There are several songs on this record about animals. Some of the animals are real (I’ve known them) and some are imaginary. Some of the animal songs are really about people.

Five of the songs were inspired by the adventures of a friend, Nancy Scheibe, who travelled down the Mississippi River with a series of companions (all women), meeting other women along the way, at gatherings at which the participants were invited to tell stories about their lives. The intent was to honor the experience and learning of women, especially older women, who may not have had the opportunity to be heard in this way before. Nancy has written several books about this project and is now writing a one-woman theater piece that she plans to take to a number of the communities along the Mississippi where these gatherings were held. “Riversong,” “A Woman Made of Mud,” “Bottle Full of Wind,” “Downriver,” and “Grandmother” were all inspired by Nancy’s work, and are offerings, so to speak, from me to her.

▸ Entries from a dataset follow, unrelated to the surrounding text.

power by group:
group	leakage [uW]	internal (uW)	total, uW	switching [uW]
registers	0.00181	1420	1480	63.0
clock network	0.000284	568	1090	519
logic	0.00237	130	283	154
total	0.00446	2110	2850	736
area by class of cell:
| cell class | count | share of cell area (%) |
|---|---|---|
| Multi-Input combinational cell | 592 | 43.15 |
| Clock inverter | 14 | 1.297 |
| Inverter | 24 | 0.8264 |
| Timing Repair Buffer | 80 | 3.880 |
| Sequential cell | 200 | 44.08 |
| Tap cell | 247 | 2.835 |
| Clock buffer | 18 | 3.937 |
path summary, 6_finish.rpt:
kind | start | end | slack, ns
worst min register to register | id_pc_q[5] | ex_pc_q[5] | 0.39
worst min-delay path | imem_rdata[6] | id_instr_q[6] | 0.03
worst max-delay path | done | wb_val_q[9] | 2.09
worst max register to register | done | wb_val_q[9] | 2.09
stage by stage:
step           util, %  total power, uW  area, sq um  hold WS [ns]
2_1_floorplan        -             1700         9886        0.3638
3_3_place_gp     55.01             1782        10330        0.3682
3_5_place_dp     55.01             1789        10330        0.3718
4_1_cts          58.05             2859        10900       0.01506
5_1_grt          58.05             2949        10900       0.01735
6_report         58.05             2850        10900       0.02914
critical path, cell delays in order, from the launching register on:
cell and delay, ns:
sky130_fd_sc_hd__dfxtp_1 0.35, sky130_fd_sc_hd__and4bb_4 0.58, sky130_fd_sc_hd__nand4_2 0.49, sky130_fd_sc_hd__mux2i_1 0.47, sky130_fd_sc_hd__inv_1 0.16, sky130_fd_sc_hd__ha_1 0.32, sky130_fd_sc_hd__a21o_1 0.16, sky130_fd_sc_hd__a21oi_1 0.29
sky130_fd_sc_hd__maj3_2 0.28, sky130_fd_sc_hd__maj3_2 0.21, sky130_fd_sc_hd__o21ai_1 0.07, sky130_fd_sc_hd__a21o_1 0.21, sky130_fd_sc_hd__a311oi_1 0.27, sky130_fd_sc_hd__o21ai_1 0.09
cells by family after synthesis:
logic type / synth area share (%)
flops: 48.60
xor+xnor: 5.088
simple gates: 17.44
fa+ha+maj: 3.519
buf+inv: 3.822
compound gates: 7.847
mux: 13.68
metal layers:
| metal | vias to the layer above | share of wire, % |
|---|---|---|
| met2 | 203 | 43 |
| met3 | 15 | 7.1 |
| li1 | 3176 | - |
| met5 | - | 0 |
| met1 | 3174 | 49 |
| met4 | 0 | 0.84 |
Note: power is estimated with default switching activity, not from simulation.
## config.mk

```make
export PLATFORM = sky130hd
export DESIGN_NAME = cpu_test_sequencer
export DESIGN_NICKNAME = d
export VERILOG_FILES = /design/src/rtl/cpu_test_sequencer.sv
export SDC_FILE = /design/constraint.sdc
export NUM_CORES = 1
export LEC_CHECK = 0
export CAP_MARGIN = 20
export CORE_MARGIN = 5
export CORE_UTILIZATION = 40
export CTS_CLUSTER_DIAMETER = 150
export DETAILED_ROUTE_END_ITERATION = 6
export GPL_TIMING_DRIVEN = 0
export HOLD_SLACK_MARGIN = 0.03
export PLACE_DENSITY_LB_ADDON = 0.3
export SYNTH_ARGS = -nofsm -noshare
export SYNTH_HDL_FRONTEND = slang
export SYNTH_SLANG_ARGS = --single-unit
```

## constraint.sdc

```tcl
create_clock -name Clock -period 3 [get_ports Clock]
set_clock_uncertainty 0.05 [all_clocks]
set_input_delay 0.45 -clock Clock [delete_from_list [all_inputs] [get_ports Clock]]
set_output_delay 0.45 -clock Clock [all_outputs]
set_load 0.01 [all_outputs]
```
==> src/rtl/sat_counter.sv <==
// CNT_W-bit saturating up-counter with synchronous clear; the clear wins over
// an increment in the same cycle.
module sat_counter
    import pipe_pkg::*;
#(
    parameter int CNT_W = 16
) (
    input  logic             clk,
    input  logic             clr,
    input  logic             inc,
    output logic [CNT_W-1:0] count
);

    logic [CNT_W-1:0] count_d;
    logic [CNT_W-1:0] count_q;

    // Next count: clear, saturating increment, or hold.
    always_comb begin
        count_d = count_q;
        if (clr) begin
            count_d = '0;
        end else if (inc) begin
            count_d = CNT_W'(sat_inc(64'(count_q), CNT_W));
        end
    end

    // Count register.
    always_ff @(posedge clk) begin
        count_q <= count_d;
    end

    assign count = count_q;

endmodule

==> src/rtl/pipe_stage_skid.sv <==
// Elastic inter-stage pipeline register with a 2-entry skid buffer. The main
// entry is the head and drives out_*; the skid entry catches the one payload
// accepted while downstream stalls, which lets in_ready come from a flop.
module pipe_stage_skid
    import pipe_pkg::*;
#(
    parameter int DATA_W             = 128,
    parameter int CTRL_W             = 8,
    parameter int ZERO_DATA_ON_FLUSH = 1,
    parameter int CNT_W              = 16
) (
    input  logic              clk,
    input  logic              rst,
    input  logic              in_valid,
    output logic              in_ready,
    input  logic [DATA_W-1:0] in_data,
    input  logic [CTRL_W-1:0] in_ctrl,
    input  logic              flush,
    output logic              out_valid,
    input  logic              out_ready,
    output logic [DATA_W-1:0] out_data,
    output logic [CTRL_W-1:0] out_ctrl,
    output logic [1:0]        occupancy,
    output logic [CNT_W-1:0]  stall_cnt
);

    state_e            state_d,     state_q;
    logic              in_ready_d,  in_ready_q;
    logic              out_valid_d, out_valid_q;
    logic [DATA_W-1:0] main_data_d, main_data_q;
    logic [CTRL_W-1:0] main_ctrl_d, main_ctrl_q;
    logic [DATA_W-1:0] skid_data_d, skid_data_q;
    logic [CTRL_W-1:0] skid_ctrl_d, skid_ctrl_q;

    logic in_fire;
    logic out_fire;

    assign in_fire  = in_valid & in_ready_q;
    assign out_fire = out_valid_q & out_ready;

    // Next state and storage moves; flush overrides any transfer this cycle.
    always_comb begin
        state_d     = state_q;
        main_data_d = main_data_q;
        main_ctrl_d = main_ctrl_q;
        skid_data_d = skid_data_q;
        skid_ctrl_d = skid_ctrl_q;

        if (flush) begin
            state_d     = EMPTY;
            main_ctrl_d = '0;
            skid_ctrl_d = '0;
            if (ZERO_DATA_ON_FLUSH != 0) begin
                main_data_d = '0;
                skid_data_d = '0;
            end
        end else begin
            case (state_q)
                EMPTY: begin
                    if (in_fire) begin
                        main_data_d = in_data;
                        main_ctrl_d = in_ctrl;
                        state_d     = ONE;
                    end
                end
                ONE: begin
                    if (in_fire && out_fire) begin
                        main_data_d = in_data;
                        main_ctrl_d = in_ctrl;
                    end else if (in_fire) begin
                        skid_data_d = in_data;
                        skid_ctrl_d = in_ctrl;
                        state_d     = TWO;
                    end else if (out_fire) begin
                        state_d     = EMPTY;
                    end
                end
                TWO: begin
                    // in_ready is low here, so only the drain path exists.
                    if (out_fire) begin
                        main_data_d = skid_data_q;
                        main_ctrl_d = skid_ctrl_q;
                        state_d     = ONE;
                    end
                end
                default: begin
                    state_d = EMPTY;
                end
            endcase
        end

        // Handshake flags are precomputed from the next occupancy.
        in_ready_d  = (state_d != TWO);
        out_valid_d = (state_d != EMPTY);
    end

    // Registers; reset clears control and payload alike.
    always_ff @(posedge clk) begin
        if (rst) begin
            state_q     <= EMPTY;
            in_ready_q  <= 1'b0;
            out_valid_q <= 1'b0;
            main_data_q <= '0;
            main_ctrl_q <= '0;
            skid_data_q <= '0;
            skid_ctrl_q <= '0;
        end else begin
            state_q     <= state_d;
            in_ready_q  <= in_ready_d;
            out_valid_q <= out_valid_d;
            main_data_q <= main_data_d;
            main_ctrl_q <= main_ctrl_d;
            skid_data_q <= skid_data_d;
            skid_ctrl_q <= skid_ctrl_d;
        end
    end

    // Back-pressure counter: counts cycles the head is offered but refused.
    sat_counter #(
        .CNT_W (CNT_W)
    ) u_stall_cnt (
        .clk   (clk),
        .clr   (rst),
        .inc   (out_valid_q & ~out_ready),
        .count (stall_cnt)
    );

    assign in_ready  = in_ready_q;
    assign out_valid = out_valid_q;
    assign out_data  = main_data_q;
    assign out_ctrl  = main_ctrl_q;
    assign occupancy = state_q;

endmodule
==> src/rtl/fifo_pkg.sv <==
// Shared definitions for the parametrised FIFO: controller states, count width helper
// and default almost-flag thresholds.
package fifo_pkg;

    typedef enum logic {
        ST_IDLE  = 1'b0,
        ST_FLUSH = 1'b1
    } fifo_state_e;

    localparam int FIFO_AE_DEFAULT = 2;
    // almost_full default sits this many entries below DEPTH
    localparam int FIFO_AF_MARGIN  = 2;

    // Occupancy must represent 0..DEPTH inclusive, hence one extra bit.
    function automatic int fifo_cnt_width(input int depth_log2);
        return depth_log2 + 1;
    endfunction

endpackage

==> src/rtl/fifo_mem_dp.sv <==
// WIDTH x 2**DEPTH_LOG2 register array: synchronous write, asynchronous read for FWFT.
// Write lands on the clock edge; read is combinational, no backpressure.
module fifo_mem_dp #(
    parameter int WIDTH      = 32,
    parameter int DEPTH_LOG2 = 4
) (
    input  logic                  clock,
    input  logic                  we_i,
    input  logic [DEPTH_LOG2-1:0] waddr_i,
    input  logic [WIDTH-1:0]      wdata_i,
    input  logic [DEPTH_LOG2-1:0] raddr_i,
    output logic [WIDTH-1:0]      rdata_o
);

    localparam int DEPTH = 2 ** DEPTH_LOG2;

    logic [WIDTH-1:0] mem_q [DEPTH];

    always_ff @(posedge clock) begin
        if (we_i) begin
            mem_q[waddr_i] <= wdata_i;
        end
    end

    assign rdata_o = mem_q[raddr_i];

endmodule
**config.mk**
```make
export PLATFORM = sky130hd
export DESIGN_NAME = flash_loader
export DESIGN_NICKNAME = d
export VERILOG_FILES = /design/src/rtl/flash_loader.sv
export SDC_FILE = /design/constraint.sdc
export NUM_CORES = 1
export LEC_CHECK = 0
export CORE_MARGIN = 3
export CORE_UTILIZATION = 55
export CTS_CLUSTER_DIAMETER = 100
export CTS_CLUSTER_SIZE = 24
export DETAILED_ROUTE_END_ITERATION = 10
export PLACE_DENSITY = 0.85
export SETUP_SLACK_MARGIN = 0.15
export SLEW_MARGIN = 10
export SYNTH_ARGS = -nofsm -noshare
export SYNTH_HDL_FRONTEND = slang
export SYNTH_SLANG_ARGS = --single-unit
export TNS_END_PERCENT = 5
```
**constraint.sdc**
```tcl
create_clock -name clk -period 3 [get_ports clk]
set_clock_uncertainty 0.1 [all_clocks]
set_input_delay 0.45 -clock clk [delete_from_list [all_inputs] [get_ports clk]]
set_output_delay 0.45 -clock clk [all_outputs]
set_load 0.03 [all_outputs]
```
--- src/rtl/demux16_tdm.sv ---
// demux16_tdm: receive end of the 16-to-1 slot-select path.
// Collects one serial bit per accepted beat into a shadow word, indexed by the
// slot counter, and publishes the word on dout once slot 15 arrives. An early
// start-of-frame restarts collection and flags the abandoned frame.
module demux16_tdm #(
    parameter int SLOTS = 16,
    parameter int SEL_W = 4
) (
    input  logic             clk,
    input  logic             rst,
    input  logic             din,
    input  logic             din_valid,
    input  logic             sof,
    output logic [SLOTS-1:0] dout,
    output logic             frame_valid,
    output logic             frame_err,
    output logic             busy,
    output logic [SEL_W-1:0] slot
);

    typedef enum logic [0:0] {
        IDLE = 1'b0,
        RECV = 1'b1
    } state_t;

    localparam logic [SEL_W-1:0] SLOT_ZERO = {SEL_W{1'b0}};
    localparam logic [SEL_W-1:0] SLOT_ONE  = SLOT_ZERO + 1'b1;
    localparam logic [SEL_W-1:0] SLOT_LAST = SEL_W'(SLOTS - 1);

    state_t           state_r;
    logic [SEL_W-1:0] slot_r;
    logic [SLOTS-1:0] shadow_r;
    logic [SLOTS-1:0] dout_r;
    logic             frame_valid_r;
    logic             frame_err_r;
    logic             busy_r;

    // Frame collection FSM: shadow/slot bookkeeping and registered status outputs.
    always_ff @(posedge clk or posedge rst) begin
        if (rst) begin
            state_r       <= IDLE;
            slot_r        <= SLOT_ZERO;
            shadow_r      <= {SLOTS{1'b0}};
            dout_r        <= {SLOTS{1'b0}};
            frame_valid_r <= 1'b0;
            frame_err_r   <= 1'b0;
            busy_r        <= 1'b0;
        end else begin
            // Pulses last exactly one cycle unless re-raised below.
            frame_valid_r <= 1'b0;
            frame_err_r   <= 1'b0;
            if (din_valid) begin
                case (state_r)
                    IDLE: begin
                        // Beats without sof while idle are line noise and are dropped.
                        if (sof) begin
                            shadow_r[0] <= din;
                            slot_r      <= SLOT_ONE;
                            state_r     <= RECV;
                            busy_r      <= 1'b1;
                        end else begin
                            state_r     <= IDLE;
                        end
                    end
                    RECV: begin
                        if (sof) begin
                            // Resync: abandon the partial frame, dout keeps the last good word.
                            frame_err_r <= 1'b1;
                            shadow_r[0] <= din;
                            slot_r      <= SLOT_ONE;
                            state_r     <= RECV;
                        end else begin
                            shadow_r[slot_r] <= din;
                            if (slot_r == SLOT_LAST) begin
                                dout_r        <= {din, shadow_r[SLOTS-2:0]};
                                frame_valid_r <= 1'b1;
                                slot_r        <= SLOT_ZERO;
                                state_r       <= IDLE;
                                busy_r        <= 1'b0;
                            end else begin
                                slot_r        <= slot_r + SLOT_ONE;
                            end
                        end
                    end
                    default: begin
                        state_r <= IDLE;
                        slot_r  <= SLOT_ZERO;
                        busy_r  <= 1'b0;
                    end
                endcase
            end else begin
                // No accepted beat: gaps of any length hold all frame state.
                state_r <= state_r;
            end
        end
    end

    assign dout        = dout_r;
    assign frame_valid = frame_valid_r;
    assign frame_err   = frame_err_r;
    assign busy        = busy_r;
    assign slot        = slot_r;

endmodule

“House Dog” was written twenty-five years ago about Slidre, a retired sled dog, my wife Laura’s dog, who became my dog, too, when Laura and I got married. Slidre never knew he was famous, but he was.

In 1986, Slidre traveled with Will Steger and Paul Schurke (and other humans) to the North Pole. At the time, this was a big deal. Actually, it’s still a big deal. Will got Slidre on Ellesmere Island, while traveling with Bob Mantell, who later joined Will and Paul (and Ann Bancroft, and others) on the North Pole trip. After leaving Ellesmere Island (and heading west) Will and Bob built a raft, similar to the one Huck Finn and Jim used on the Mississippi (according to Mark Twain) to descend the Yukon River. By this time, the boys had acquired four dogs, including Slidre. The dogs were quartered on the deck of the raft, below the floor of a cabin (a rectangular hut) that Bob and Will used for shelter. Sometimes the deck was awash, and the dog “houses” were flooded. Slidre was never happy about being wet after that trip.

Slidre had a congenital predisposition to blindness, and by age six he was totally blind. By this time, Will was preparing for another arctic expedition, and Laura was working at Will’s homestead near Ely, MN, cooking. She adopted Slidre, and he lived with us for the next eight years.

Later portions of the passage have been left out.